Plusieurs acteurs interviennent dans les certificats d’économie d’énergie, les obligés qui doivent acheter des économies d’énergie d’un côté et les particuliers ou copropriétés de l’autre. De plus, si certains obligés possèdent leur propre service pour récolter les C2E, d’autres utilisent des structures intermédiaires dont c’est la spécialité. Il existe également plusieurs méthodes de rémunération, certaines grandes surfaces, qui sont obligés car fournisseurs de carburant, achètent les C2E en bon d’achat, tandis que les structures intermédiaires achètent le plus souvent en argent réel.
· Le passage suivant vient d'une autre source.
File: src/rtl/i2s_dma_ctrl_if.sv
// i2s_dma_ctrl_if: FIFO read port and memory write handshake between the DMA (master) and the system (slave).
interface i2s_dma_ctrl_if #(
  parameter int AW = 4,
  parameter int MAW = 16
);
  logic [AW-1:0]  fifo_level;
  logic           fifo_empty;
  logic [31:0]    fifo_rdata;
  logic           fifo_rd;
  logic           mem_req;
  logic [MAW-1:0] mem_addr;
  logic [31:0]    mem_wdata;
  logic           mem_ack;
  modport master(input fifo_level, fifo_empty, fifo_rdata, mem_ack, output fifo_rd, mem_req, mem_addr, mem_wdata);
  modport slave(output fifo_level, fifo_empty, fifo_rdata, mem_ack, input fifo_rd, mem_req, mem_addr, mem_wdata);
endinterface

File: src/rtl/i2s_dma_addr_gen.sv
// i2s_dma_addr_gen: buffer pointer and per-pass word count with half-buffer and wrap pulses.
module i2s_dma_addr_gen
  import i2s_dma_pkg::*;
#(
  parameter int MAW = 16
) (
  input  logic           clk,
  input  logic           rst,
  input  logic           init,
  input  logic           ack,
  input  logic [MAW-1:0] base,
  input  logic [MAW-1:0] len,
  input  logic           circ,
  output logic [MAW-1:0] addr,
  output logic [MAW-1:0] cnt,
  output logic [MAW-1:0] rem,
  output logic           half,
  output logic           wrap,
  output logic           fin
);
  logic [MAW-1:0] base_q, len_q, nxt;
  logic           circ_q, last, reload;
  assign nxt    = cnt + MAW'(1);
  assign last   = nxt == len_q;
  assign reload = last && circ_q;
  assign rem    = len_q - cnt;
  assign fin    = last && !circ_q;
  always_ff @(posedge clk or posedge rst) begin
    if (rst) begin
      base_q <= '0;
      len_q  <= '0;
      circ_q <= 1'b0;
      addr   <= '0;
      cnt    <= '0;
      half   <= 1'b0;
      wrap   <= 1'b0;
    end else begin
      half <= ack && nxt == (len_q >> 1);
      wrap <= ack && reload;
      if (init) begin
        base_q <= base;
        len_q  <= len;
        circ_q <= circ;
        addr   <= base;
        cnt    <= '0;
      end else if (ack) begin
        addr <= reload ? base_q : addr + MAW'(1);
        cnt  <= reload ? '0 : nxt;
      end
    end
  end
endmodule

File: src/rtl/i2s_dma_ctrl.sv
// i2s_dma_ctrl: drains an I2S FIFO into a linear or circular memory buffer in bursts.
// Define I2S_DMA_CTRL_FLUSH_EN to flush a partial burst after a long idle wait.
module i2s_dma_ctrl
  import i2s_dma_pkg::*;
#(
  parameter int AW = 4,
  parameter int MAW = 16
) (
  input  logic           clk,
  input  logic           rst,
  input  logic           start,
  input  logic           stop,
  input  logic           circular,
  input  logic [MAW-1:0] base_addr,
  input  logic [MAW-1:0] buf_len,
  input  logic [AW-1:0]  burst_len,
  i2s_dma_ctrl_if.master bus,
  output logic           busy,
  output logic           done,
  output logic           half,
  output logic           wrap,
  output logic [MAW-1:0] words_cnt
);
  state_t         state;
  logic [AW-1:0]  bcnt, eff, blen;
  logic [MAW-1:0] rem;
  logic [31:0]    wdata;
  logic           fin, stop_q, init, ack, trig, flush;
  assign eff          = burst_len == '0 ? AW'(1) : burst_len;
  assign blen         = rem < MAW'(eff) ? AW'(rem) : eff;
  assign trig         = bus.fifo_level >= eff || MAW'(bus.fifo_level) >= rem;
  assign init         = state == IDLE && start && buf_len != '0;
  assign ack          = state == WRITE && bus.mem_ack;
  assign bus.fifo_rd  = state == LOAD && !bus.fifo_empty && !stop;
  assign bus.mem_req  = state == WRITE;
  assign bus.mem_wdata = wdata;
  assign busy         = state != IDLE;
`ifdef I2S_DMA_CTRL_FLUSH_EN
  logic [15:0] idle;
  assign flush = idle == FLUSH_TIMEOUT;
  always_ff @(posedge clk or posedge rst) begin
    if (rst) idle <= '0;
    else idle <= state == WAIT && !bus.fifo_empty && !trig && !flush && !stop ? idle + 16'd1 : '0;
  end
`else
  assign flush = 1'b0;
`endif
  i2s_dma_addr_gen #(.MAW(MAW)) u_addr (
    .clk (clk),
    .rst (rst),
    .init(init),
    .ack (ack),
    .base(base_addr),
    .len (buf_len),
    .circ(circular),
    .addr(bus.mem_addr),
    .cnt (words_cnt),
    .rem (rem),
    .half(half),
    .wrap(wrap),
    .fin (fin)
  );
  // A stop seen during WRITE is remembered so the handshake can finish first.
  always_ff @(posedge clk or posedge rst) begin
    if (rst) begin
      state  <= IDLE;
      bcnt   <= '0;
      wdata  <= '0;
      done   <= 1'b0;
      stop_q <= 1'b0;
    end else begin
      done <= 1'b0;
      case (state)
        IDLE: if (init) begin
          state  <= WAIT;
          stop_q <= 1'b0;
        end
        WAIT: if (stop) state <= IDLE;
        else if (trig || flush) begin
          state <= LOAD;
          bcnt  <= trig ? blen : bus.fifo_level;
        end
        LOAD: if (stop) state <= IDLE;
        else if (!bus.fifo_empty) begin
          wdata <= bus.fifo_rdata;
          state <= WRITE;
        end
        WRITE: begin
          stop_q <= stop_q | stop;
          if (bus.mem_ack) begin
            bcnt  <= bcnt - AW'(1);
            done  <= fin;
            state <= fin || stop || stop_q ? IDLE : bcnt != AW'(1) ? LOAD : WAIT;
          end
        end
        default: state <= IDLE;
      endcase
    end
  end
endmodule

File: src/flat_wrapper.sv
// flat-port wrapper written by rule: the top's interface ports become plain ports
module i2s_dma_ctrl_flat import i2s_dma_pkg::*;
#(
  parameter int AW = 4,
  parameter int MAW = 16
)
  (clk, rst, start, stop, circular, base_addr, buf_len, burst_len, busy, done, half, wrap, words_cnt, bus_fifo_level, bus_fifo_empty, bus_fifo_rdata, bus_mem_ack, bus_fifo_rd, bus_mem_req, bus_mem_addr, bus_mem_wdata);
  i2s_dma_ctrl_if #(.AW(AW), .MAW(MAW)) bus_i ();
  input  logic clk;
  input  logic rst;
  input  logic start;
  input  logic stop;
  input  logic circular;
  input  logic [MAW-1:0] base_addr;
  input  logic [MAW-1:0] buf_len;
  input  logic [AW-1:0] burst_len;
  output logic busy;
  output logic done;
  output logic half;
  output logic wrap;
  output logic [MAW-1:0] words_cnt;
  input wire logic [$bits(bus_i.fifo_level)-1:0] bus_fifo_level;
  input wire logic [$bits(bus_i.fifo_empty)-1:0] bus_fifo_empty;
  input wire logic [$bits(bus_i.fifo_rdata)-1:0] bus_fifo_rdata;
  input wire logic [$bits(bus_i.mem_ack)-1:0] bus_mem_ack;
  output wire logic [$bits(bus_i.fifo_rd)-1:0] bus_fifo_rd;
  output wire logic [$bits(bus_i.mem_req)-1:0] bus_mem_req;
  output wire logic [$bits(bus_i.mem_addr)-1:0] bus_mem_addr;
  output wire logic [$bits(bus_i.mem_wdata)-1:0] bus_mem_wdata;
  assign bus_i.fifo_level = bus_fifo_level;
  assign bus_i.fifo_empty = bus_fifo_empty;
  assign bus_i.fifo_rdata = bus_fifo_rdata;
  assign bus_i.mem_ack = bus_mem_ack;
  assign bus_fifo_rd = bus_i.fifo_rd;
  assign bus_mem_req = bus_i.mem_req;
  assign bus_mem_addr = bus_i.mem_addr;
  assign bus_mem_wdata = bus_i.mem_wdata;
  i2s_dma_ctrl #(.AW(AW), .MAW(MAW)) u_core (.clk(clk), .rst(rst), .start(start), .stop(stop), .circular(circular), .base_addr(base_addr), .buf_len(buf_len), .burst_len(burst_len), .bus(bus_i), .busy(busy), .done(done), .half(half), .wrap(wrap), .words_cnt(words_cnt));
endmodule
File: config.mk
export PLATFORM = sky130hd
export DESIGN_NAME = i2s_dma_ctrl_flat
export DESIGN_NICKNAME = d
export VERILOG_FILES = /design/src/rtl/i2s_dma_pkg.sv /design/src/rtl/i2s_dma_ctrl_if.sv /design/src/rtl/i2s_dma_addr_gen.sv /design/src/rtl/i2s_dma_ctrl.sv /design/src/flat_wrapper.sv
export SDC_FILE = /design/constraint.sdc
export NUM_CORES = 1
export LEC_CHECK = 0
export BUFFER_PORTS_ARGS = -buffer_cell sky130_fd_sc_hd__buf_2
export CAP_MARGIN = 15
export CORE_MARGIN = 4
export CORE_UTILIZATION = 45
export DETAILED_ROUTE_END_ITERATION = 8
export PLACE_DENSITY_LB_ADDON = 0.25
export SETUP_SLACK_MARGIN = 0.02
export SYNTH_ARGS = -nofsm -noshare
export SYNTH_HDL_FRONTEND = slang
export SYNTH_SLANG_ARGS = --single-unit
export TNS_END_PERCENT = 5
File: constraint.sdc
create_clock -name clk -period 3.8 [get_ports clk]
set_input_delay 0.57 -clock clk [delete_from_list [all_inputs] [get_ports clk]]
set_output_delay 0.57 -clock clk [all_outputs]
set_load 0.05 [all_outputs]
De même, le montant des primes énergie varie selon les régions, le type des travaux ainsi que les structures.

Pourquoi cette mesure ?
Trop d’énergie est gaspillée inutilement. On n’arrive pas encore à l’exploiter et l’utiliser à bon escient. Aussi, les certificats d’économie d’énergie ont été mis en place non pas en guise de sanction, mais un dispositif pour la sensibilisation de tout un chacun de prendre ses responsabilités pour limiter cette dépense inutile, qui nous fait courir à notre propre perte.
Aussi, les distributeurs pourront sensibiliser leurs clients à investir dans des équipements économes. De plus, ces certificats viennent appuyer les réglementations et les fiscalités déjà existantes.
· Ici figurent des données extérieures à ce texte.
`src/rtl/enemy_wave_ctrl.sv`:
```
// Enemy wave controller. It spawns four enemies one at a time, tracks which are alive,
// advances the level after each cleared wave, and assigns a random direction to one enemy per frame.
module enemy_wave_ctrl #(
    parameter int SPAWN_GAP_FRAMES = 30,
    parameter int CLEAR_FRAMES     = 60,
    parameter int MAX_LEVEL        = 15
) (
    input  logic        clk,
    input  logic        resetN,
    input  logic        startOfFrame,
    input  logic        startGame,
    input  logic [3:0]  enemyHit,
    input  logic [7:0]  random_in,
    output logic [3:0]  enemyEnable,
    output logic [3:0]  enemyResetN,
    output logic [11:0] randomDir,
    output logic [2:0]  enemiesLeft,
    output logic [3:0]  level,
    output logic        waveClear
);

    localparam int CNT_MAX = (SPAWN_GAP_FRAMES > CLEAR_FRAMES) ? SPAWN_GAP_FRAMES : CLEAR_FRAMES;
    localparam int CNT_W   = ($clog2(CNT_MAX + 1) > 8) ? $clog2(CNT_MAX + 1) : 8;
    localparam logic [CNT_W-1:0] GAP_LAST   = CNT_W'(SPAWN_GAP_FRAMES - 1);
    localparam logic [CNT_W-1:0] CLEAR_LAST = CNT_W'(CLEAR_FRAMES - 1);
    localparam logic [3:0]       LEVEL_MAX  = 4'(MAX_LEVEL);

    typedef enum logic [1:0] {
        IDLE  = 2'd0,
        SPAWN = 2'd1,
        RUN   = 2'd2,
        CLEAR = 2'd3
    } state_t;

    state_t           state_reg;
    logic [1:0]       spawn_idx_reg;
    logic             first_spawn_reg;
    logic [CNT_W-1:0] frame_cnt_reg;
    logic [1:0]       dir_ptr_reg;

    logic             spawn_now;
    logic [3:0]       spawn_mask;
    logic [3:0]       enable_next;
    logic [3:0]       reload_next;
    logic [11:0]      dir_next;

    // The first enemy of a wave appears on the first SPAWN cycle; later ones wait out the gap.
    assign spawn_now = (state_reg == SPAWN) && !startGame &&
                       (first_spawn_reg || (startOfFrame && (frame_cnt_reg == GAP_LAST)));

    genvar gi;
    generate
        for (gi = 0; gi < 4; gi++) begin : g_enemy
            assign spawn_mask[gi]  = spawn_now && (spawn_idx_reg == 2'(gi));
            // A spawn overrides a simultaneous hit; a restart clears everything.
            assign enable_next[gi] = startGame ? 1'b0
                                   : (spawn_mask[gi] | (enemyEnable[gi] & ~enemyHit[gi]));
            assign reload_next[gi] = ~spawn_mask[gi];
            assign dir_next[3*gi +: 3] = (startOfFrame && (dir_ptr_reg == 2'(gi)))
                                       ? ({1'b0, random_in[1:0]} + 3'd1)
                                       : randomDir[3*gi +: 3];
        end
    endgenerate

    assign enemiesLeft = {2'b00, enemyEnable[0]} + {2'b00, enemyEnable[1]}
                       + {2'b00, enemyEnable[2]} + {2'b00, enemyEnable[3]};

    always_ff @(posedge clk or negedge resetN) begin
        if (!resetN) begin
            enemyEnable <= 4'b0000;
            enemyResetN <= 4'b1111;
            randomDir   <= {4{3'd1}};
            dir_ptr_reg <= 2'd0;
        end else begin
            enemyEnable <= enable_next;
            enemyResetN <= reload_next;
            randomDir   <= dir_next;
            if (startOfFrame) begin
                dir_ptr_reg <= dir_ptr_reg + 2'd1;
            end
        end
    end

    always_ff @(posedge clk or negedge resetN) begin
        if (!resetN) begin
            state_reg       <= IDLE;
            spawn_idx_reg   <= 2'd0;
            first_spawn_reg <= 1'b0;
            frame_cnt_reg   <= '0;
            level           <= 4'd1;
            waveClear       <= 1'b0;
        end else if (startGame) begin
            state_reg       <= SPAWN;
            spawn_idx_reg   <= 2'd0;
            first_spawn_reg <= 1'b1;
            frame_cnt_reg   <= '0;
            level           <= 4'd1;
            waveClear       <= 1'b0;
        end else begin
            case (state_reg)
                IDLE: begin
                    level <= 4'd1;
                end
                SPAWN: begin
                    first_spawn_reg <= 1'b0;
                    if (spawn_now) begin
                        spawn_idx_reg <= spawn_idx_reg + 2'd1;
                        frame_cnt_reg <= '0;
                        if (spawn_idx_reg == 2'd3) begin
                            state_reg <= RUN;
                        end
                    end else if (startOfFrame) begin
                        frame_cnt_reg <= frame_cnt_reg + CNT_W'(1);
                    end
                end
                RUN: begin
                    if (enemyEnable == 4'b0000) begin
                        state_reg     <= CLEAR;
                        frame_cnt_reg <= '0;
                        waveClear     <= 1'b1;
                    end
                end
                CLEAR: begin
                    if (startOfFrame) begin
                        if (frame_cnt_reg == CLEAR_LAST) begin
                            state_reg       <= SPAWN;
                            spawn_idx_reg   <= 2'd0;
                            first_spawn_reg <= 1'b1;
                            frame_cnt_reg   <= '0;
                            waveClear       <= 1'b0;
                            if (level < LEVEL_MAX) begin
                                level <= level + 4'd1;
                            end
                        end else begin
                            frame_cnt_reg <= frame_cnt_reg + CNT_W'(1);
                        end
                    end
                end
                default: state_reg <= IDLE;
            endcase
        end
    end

endmodule

```
`config.mk`:
```
export PLATFORM = sky130hd
export DESIGN_NAME = enemy_wave_ctrl
export DESIGN_NICKNAME = d
export VERILOG_FILES = /design/src/rtl/enemy_wave_ctrl.sv
export SDC_FILE = /design/constraint.sdc
export NUM_CORES = 1
export LEC_CHECK = 0
export CAP_MARGIN = 40
export CORE_ASPECT_RATIO = 1.75
export CORE_MARGIN = 10
export CORE_UTILIZATION = 40
export CTS_CLUSTER_DIAMETER = 40
export CTS_CLUSTER_SIZE = 28
export DETAILED_ROUTE_END_ITERATION = 8
export GPL_ROUTABILITY_DRIVEN = 0
export PLACE_DENSITY = 0.65
export SETUP_SLACK_MARGIN = 0.05
export SYNTH_ARGS = -nofsm -noshare
export SYNTH_HDL_FRONTEND = slang
export SYNTH_SLANG_ARGS = --single-unit
```
`constraint.sdc`:
```
create_clock -name clk -period 2.8 [get_ports clk]
set_input_delay 0.7 -clock clk [delete_from_list [all_inputs] [get_ports clk]]
set_output_delay 0.7 -clock clk [all_outputs]
set_load 0.05 [all_outputs]
```
==> out/results.tsv <==
stage	metric	value	unit
run_status	status	finished clean	
timing	Period minus WS final	2633	ps
detailed_routing	vias post-DR	1641	
floorplan	overall die height	115.2	µm
detailed_routing	average routed wire per standard cell	14.95	µm
global_route	overall track demand over capacity in global routing	11.07	%
clocking	depth of the CTS H-tree	2	
timing	Final Cycle Share	94.04	%
yosys	Avg Synthesized Cell Area	10.06	µm²
clocking	clk sink count	40	
placed_design	total half-perimeter wirelength after legalization and detailed placement	3553	µm
timing	number of pins exceeding their max-slew limit in the final report	0	
final_layout	final instance area	2653	µm²
yosys	number of standard cells after synthesis	206	
timing	worst relative slew slack	61.27	%
timing	crit path setup slack, layout	167.0	ps
final_layout	ratio of cells with drive above 1 in the final layout	15.26	%
worst_setup_path	startpoint type of the worst setup path	register	
worst_setup_path	Crit Path Category	register to output port	
global_route	via count of the first global-routing pass	1644	
placed_design	Placed Cells incl. Taps	295	
final_layout	number of non-filler instances in the completed layout	303	
placed_design	placement-stage cell area	2560	µm²
detailed_routing	total length of routed met3 wires	231	µm
placed_design	worst setup slack after placement	201.1	ps
clocking	post-CTS setup repair buffer count	0	
worst_setup_path	largest driver fanout on the critical path	3	
yosys	number of warnings printed during yosys synthesis	0	
detailed_routing	detailed-routed wire length on met2	2384	µm
worst_setup_path	launching instance or port of the critical path	enemyEnable[0]	
yosys	dominant cell by count in the synthesized netlist	dfrtp_1	
detailed_routing	Met1 Routed Length	1825	µm
pwr	switching share of power	44.95	%
detailed_routing	first-pass iteration count of the detailed router	4	
yosys	proportion of synthesized flip-flops having asynchronous set or reset	100.0	%
yosys	largest area contributor in the netlist	dfrtp_1	
global_route	maximum number of pins on one net before global-route repair	25	
clocking	buffer cell driving the clock tree root	clkbuf_8	
yosys	number of nets in the synthesized netlist	238	
yosys	Post-synth EDFFs	0	
pwr	share of total power in the clock network	14.8	%
yosys	synth unique cells	41	
yosys	sequential fraction of the synthesis area	48.82	%
floorplan	row cnt	34	
worst_setup_path	launch point of the worst reg-to-reg path	frame_cnt_reg[0]	
clocking	hold_buf cts	0	
floorplan	I/O pin count	44	
clocking	CTS Buffer Depth	2	
global_route	overall overflow remaining after global route	0	
timing	actual slew at the worst max-slew pin	566.3	ps
clocking	clock transition at the registers of the reported paths	80	ps
clocking	clock network latency to the later pin of the worst-skew pair	290	ps
run	max-cap violations	0	
detailed_routing	Detail Route Antenna Nets	0	
global_route	number of antenna violations at the first check in global routing	0	
hold_path	Hold Path Class	input pin to asynchronous set/reset pin	
clocking	number of buffers inserted during clock tree synthesis	5	
pwr	share of total power in sequential cells	35.1	%
clocking	clock tree from TritonCTS	done	
yosys	largest cells by area after synthesis	dfrtp_1 (37%), dfstp_2 (11%), ha_1 (9.1%)	
pwr	internal power component	1453	µW
final_layout	Total Nets Final	280	
timing	count of final setup violators	0	
global_route	wire length of the first global-routing pass	7610	µm
yosys	top_reg_cell synth	dfrtp_1	
detailed_routing	average via count per standard cell	5.416	
pwr	total power divided by cell area	995.1	nW/µm²
pwr	leak pwr	0.001169	µW
yosys	FF+latch count, synth	40	
final_layout	number of flip-flops in the largest register	12	
floorplan	Die Area	8576	µm²
detailed_routing	uppermost layer routed	met4	
pwr	Psw	1186	µW
worst_setup_path	destination of the critical timing path	enemiesLeft[1]	
worst_setup_path	internal reg-to-reg setup slack	710	ps
worst_setup_path	endpoint of the worst register-to-register path	frame_cnt_reg[6]	
worst_setup_path	Critical Path AT	1930	ps
timing	final number of hold-violating endpoints	0	
pwr	combinational group share of total power	50.0	%
floorplan	core footprint	5020	µm²
clocking	number of cells upsized or downsized after cts	0	
floorplan	die width	74.42	µm
timing	setup tns final	0	ps
timing	maximum clock frequency	379.8	MHz
final_layout	Area growth, synth to finish	27.94	%
timing	final setup skew	4.609	ps
placed_design	Port Buffers	37	
pwr	Peak supply drop	0.3965	mV
yosys	Syn Std Cell Area	2073	µm²
yosys	commonest cells in the netlist	dfrtp_1 (31), nand2_1 (24), o21ai_0 (16)	
final_layout	ANT cells	0	
detailed_routing	Detailed Route Iter0 Violations	41	
worst_setup_path	CP endpoint kind	output port	
detailed_routing	total wire length after detailed routing	4531	µm
timing	RSZ-0062 raised after global routing	false	
detailed_routing	remaining routing DRC violations	0	
worst_setup_path	CP Data Required Time	2100	ps
final_layout	final core utilization	52.84	%
floorplan	initial standard-cell utilization of the core	41.30	%
worst_setup_path	worst reg-to-reg path cell count	6	
yosys	proportion of netlist area held by the largest area contributor	37.42	%
worst min-delay path by stage:
stage,cells past startpoint,slack [ps],to,start
finish,1,350,frame_cnt_reg[2],resetN
global route,1,360,dir_ptr_reg[0],resetN
global placement,2,470,randomDir[9],randomDir[9]
detailed placement,2,470,randomDir[0],randomDir[0]
floorplan,0,400,dir_ptr_reg[0],resetN
CTS,1,350,frame_cnt_reg[2],resetN
metrics by stage:
step                      hold slack [ps]  power (µW)
after floorplan                     404.4        1852
after global placement              465.8        2253
after detailed placement            474.3        2278
after CTS                           351.7        2680
after global routing                355.1        2823
final                               347.5        2639
critical path, cell delays in order, from the launching register on:
cell and delay (ps):
dfrtp_2 370, inv_1 70, fa_1 530, inv_1 40, ha_1 170, ha_1 310, buf_12 160
metal layers:
metal	track usage, %	vias up
li1	-	813
met1	12.30	785
met2	19.42	33
met3	2.588	10
met4	4.569	0
met5	0	-
power groups by stage:
stage	Combinational, µW	Clock (µW)	Sequential (µW)
5_1_grt	1430	430	962
2_1_floorplan	577	0	1280
3_3_place_gp	1320	0	935
6_report	1320	392	927
3_5_place_dp	1330	0	944
4_1_cts	1340	409	932
area by class of cell:
cell class,count,area (µm²)
multi-input cells,146,984.7
well taps,54,67.56
fillers,477,2367
flip-flops and latches,40,1013
inverters,15,56.30
repair buffers,40,437.9
clock inverters,2,10.01
clock buffers,6,82.58
cell usage in the layout, fill, tap and decap left out, types with 3 or more instances in the layout:
| cell type | Yosys | final |
|---|---|---|
| a22o_1 | 5 | 5 |
| dfrtp_1 | 31 | 30 |
| nand3_1 | 10 | 10 |
| nor3_1 | 4 | 4 |
| o21ai_0 | 16 | 16 |
| dfstp_2 | 9 | 9 |
| clkbuf_8 | 0 | 6 |
| a21o_1 | 4 | 4 |
| buf_12 | 0 | 3 |
| nand2b_1 | 5 | 5 |
| nand2_1 | 24 | 24 |
| mux2_2 | 8 | 8 |
| a21oi_1 | 15 | 15 |
| inv_1 | 15 | 15 |
| clkdlybuf4s50_1 | 0 | 33 |
| nor2_1 | 11 | 11 |
| ha_1 | 15 | 15 |
kinds of logic (layout without fill, tap and decap cells):
kind of cell	Yosys count	after routing	share of synthesized area (%)
and+or+nand+nor	66	66	15.81
AOI/OAI and AO/OA	54	54	16.48
DFF	40	40	48.82
buffers and inverters	20	63	3.681
adders and majority gates	16	16	10.02
muxes	8	8	4.345
xor gates and xnor gates	2	2	0.8451
Power figures use the tool's default switching activity.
Le particulier peut se voir rembourser jusqu’à 20% du montant de ses travaux en primes énergie. Ce dispositif fonctionne par période triennale, donc de trois ans, séparée par des périodes de transition. L’année 2014 sera une année transitoire entre la 2° période triennale et la 3° qui couvrira 2015, 2016 et 2017. La troisième période devrait voir une simplification du système avec une uniformisation des AFT (attestation de fin de travaux) qui sont pour le moment spécifique à chaque entreprise. Les objectifs d’économies d’énergie de la 3° période ne sont pas encore fixés mais devraient être entre le double et le triple des TWh à économiser lors de la seconde période.